旅行故事(八):國家酷刑防範機制在精神科醫院(上篇)
◎捷克精神科醫院中的病房與浴室,照片由捷克護民官(監察使)公署授權提供
◎文:崔寶維(捷克籍律師、學者,曾任職於捷克酷刑防範機制)[1]
國家酷刑防範機制(National Preventive Mechanism, NPM)應針對各類剝奪人們自由的場所進行預防性訪視。其中,精神科醫院是個經常被人們忽略的場所。確實在多數時候,我們都是自己決定要尋求治療並同意住院,然而「自願住院」有時可能會成為事實上的非自願拘禁,這對精神疾病的患者而言尤其如此。正如NPM已多次批評,醫院的慣例做法是要求病患填寫一份通用表格,除了聲明自己同意住院,也聲明同意接受所有的診斷與治療措施。病患簽署這份同意書之後,基本上就不會再另外徵詢其同意。[2]
在其他情況下,一些精神病患也有可能是經法院判決而被強制安置於醫院。在捷克,無論是自願入院或強制住院的患者,除非他們尚未成年,否則都會入住一般的精神科醫院。醫院通常會將強制住院的患者安置在專門的病房,但有時候這兩類的病患也可能被安排在同個病房中。基於上述理由,捷克NPM訪視所有類型的精神科醫院與精神病房,無論病患是如何來到這裡。

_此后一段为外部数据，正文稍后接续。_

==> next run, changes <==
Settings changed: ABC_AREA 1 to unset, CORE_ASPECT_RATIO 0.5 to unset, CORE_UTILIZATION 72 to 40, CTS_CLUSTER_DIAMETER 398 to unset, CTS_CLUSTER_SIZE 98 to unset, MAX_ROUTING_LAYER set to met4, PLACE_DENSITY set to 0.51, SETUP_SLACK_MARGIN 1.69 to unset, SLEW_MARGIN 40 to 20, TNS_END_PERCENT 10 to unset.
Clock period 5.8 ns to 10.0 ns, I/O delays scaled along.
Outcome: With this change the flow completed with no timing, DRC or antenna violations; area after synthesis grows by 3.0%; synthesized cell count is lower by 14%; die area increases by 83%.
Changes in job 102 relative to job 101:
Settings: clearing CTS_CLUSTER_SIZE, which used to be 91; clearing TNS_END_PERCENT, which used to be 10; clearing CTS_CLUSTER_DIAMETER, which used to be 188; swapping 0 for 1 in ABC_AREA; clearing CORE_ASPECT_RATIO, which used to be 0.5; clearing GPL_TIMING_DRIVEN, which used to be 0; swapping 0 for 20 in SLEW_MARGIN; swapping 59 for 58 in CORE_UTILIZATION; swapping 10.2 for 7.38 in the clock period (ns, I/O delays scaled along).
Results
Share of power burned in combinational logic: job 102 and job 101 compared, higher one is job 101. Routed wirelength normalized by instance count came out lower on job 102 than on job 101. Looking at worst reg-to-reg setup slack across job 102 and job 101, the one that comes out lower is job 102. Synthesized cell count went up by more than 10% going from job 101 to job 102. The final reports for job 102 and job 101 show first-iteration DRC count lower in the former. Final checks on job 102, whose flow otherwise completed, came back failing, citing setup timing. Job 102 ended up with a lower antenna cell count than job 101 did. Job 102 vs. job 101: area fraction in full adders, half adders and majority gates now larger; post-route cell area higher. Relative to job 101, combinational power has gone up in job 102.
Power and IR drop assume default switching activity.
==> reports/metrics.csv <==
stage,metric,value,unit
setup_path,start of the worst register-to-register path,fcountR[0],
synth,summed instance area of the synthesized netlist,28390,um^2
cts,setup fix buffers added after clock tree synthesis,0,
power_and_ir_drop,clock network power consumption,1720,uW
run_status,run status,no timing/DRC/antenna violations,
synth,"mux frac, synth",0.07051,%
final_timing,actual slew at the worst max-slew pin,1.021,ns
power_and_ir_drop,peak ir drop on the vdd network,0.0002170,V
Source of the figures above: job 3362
## the baseline
Design calculator, start of the top module:
module calculator #(parameter BCDdigits = 2,parameter cols_count=4,parameter rows_count=4)(
                                                                                          input clk,rst,start,
                                                                                          output [cols_count-1:0] cols,
                                                                                          input [rows_count-1:0] rows,
                                                                                          output reg [7:0] digit1,digit2,digit3,digit4,
                                                                                          output reg sign);
==> flow/config.mk <==
export PLATFORM = sky130hd
export DESIGN_NAME = calculator
export DESIGN_NICKNAME = calculator
export VERILOG_FILES = /design/flow/design.v
export SDC_FILE = /design/flow/constraint.sdc
export NUM_CORES = 4
export LEC_CHECK = 0
export ABC_AREA = 1
export CAP_MARGIN = 0
export CORE_MARGIN = 2
export CORE_UTILIZATION = 72
export CTS_CLUSTER_DIAMETER = 147
export CTS_CLUSTER_SIZE = 99
export PLACE_DENSITY = 0.43
export SETUP_SLACK_MARGIN = -2.0
export SLEW_MARGIN = 20
export TNS_END_PERCENT = 20
==> flow/constraint.sdc <==
create_clock -name core_clock -period 45.4 [get_ports {clk}]
set_input_delay 9.0800 -clock core_clock [delete_from_list [all_inputs] [get_ports {clk}]]
set_output_delay 9.0800 -clock core_clock [all_outputs]
set_load 0.01 [all_outputs]
run.sh (not shown) runs the stock make flow with config.mk's settings and CLKGATE_MAP_FILE=.
What ended the baseline was a tool error in 3_5_place_dp; the run never finished.
Setup changes, the baseline to the candidate
Settings: PLACE_DENSITY no longer set, was 0.43; CTS_CLUSTER_SIZE no longer set, was 99; ABC_AREA no longer set, was 1; CTS_CLUSTER_DIAMETER no longer set, was 147; CORE_UTILIZATION now 40, was 72; CAP_MARGIN now 20, was 0; TNS_END_PERCENT no longer set, was 20; SETUP_SLACK_MARGIN no longer set, was -2.0; the clock period (ns, I/O delays scaled along) now 48.7, was 45.4.
Findings:
The candidate: complete, dirty (negative setup slack)
Looking at basic-gate share of the synthesized area counting and, or, nand and nor cells, the candidate sits 17 points below the baseline.
Note that the yosys stat chip area recorded for the baseline amounts to 1.15 times the value seen in the candidate.
Diff the baseline and the candidate: post-synthesis instance area higher in the baseline
Taking the baseline as the reference, in the candidate xor and xnor fraction of the mapped netlist area decreased by 0.43 points relative to the old numbers, chip width increased by 25% relative to the old numbers.
Measured against the baseline, the total cells reported by yosys after synthesis of the candidate comes out at 0.76 times the reference value.
Die size (the candidate / the baseline): 1.6

== run A ==
calculator again, from the RTL that the note above started with.
clock: 57.1 ns
lec_check: 0
abc_area: 1
cap_margin: 5
core_margin: 2
core_utilization: 72
cts_cluster_diameter: 41
cts_cluster_size: 85
place_density_lb_addon: 0.21
slew_margin: 20
As the logs show, run A stopped at global routing after a tool error, so it never reached the end of the flow.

捷克NPM訪視精神科醫院時的關注問題相當廣泛,包括病患的知情同意權與隱私權、院內的物質條件與申訴機制,以及強制措施或特定醫療措施的運用等。NPM也針對特定類型的病患展開專題性的訪視,例如捷克NPM曾在2011年至2012年間訪視專門為兒童設立的精神科醫院,在2017年則檢視了受監護處分而強制住院之患者的生活情況。我將在這一篇文章說明精神科醫院內的基本條件,這些情況與自願或非自願住院的精神病患者都有關聯,而下一回的故事則會聚焦在強制住院患者的情況。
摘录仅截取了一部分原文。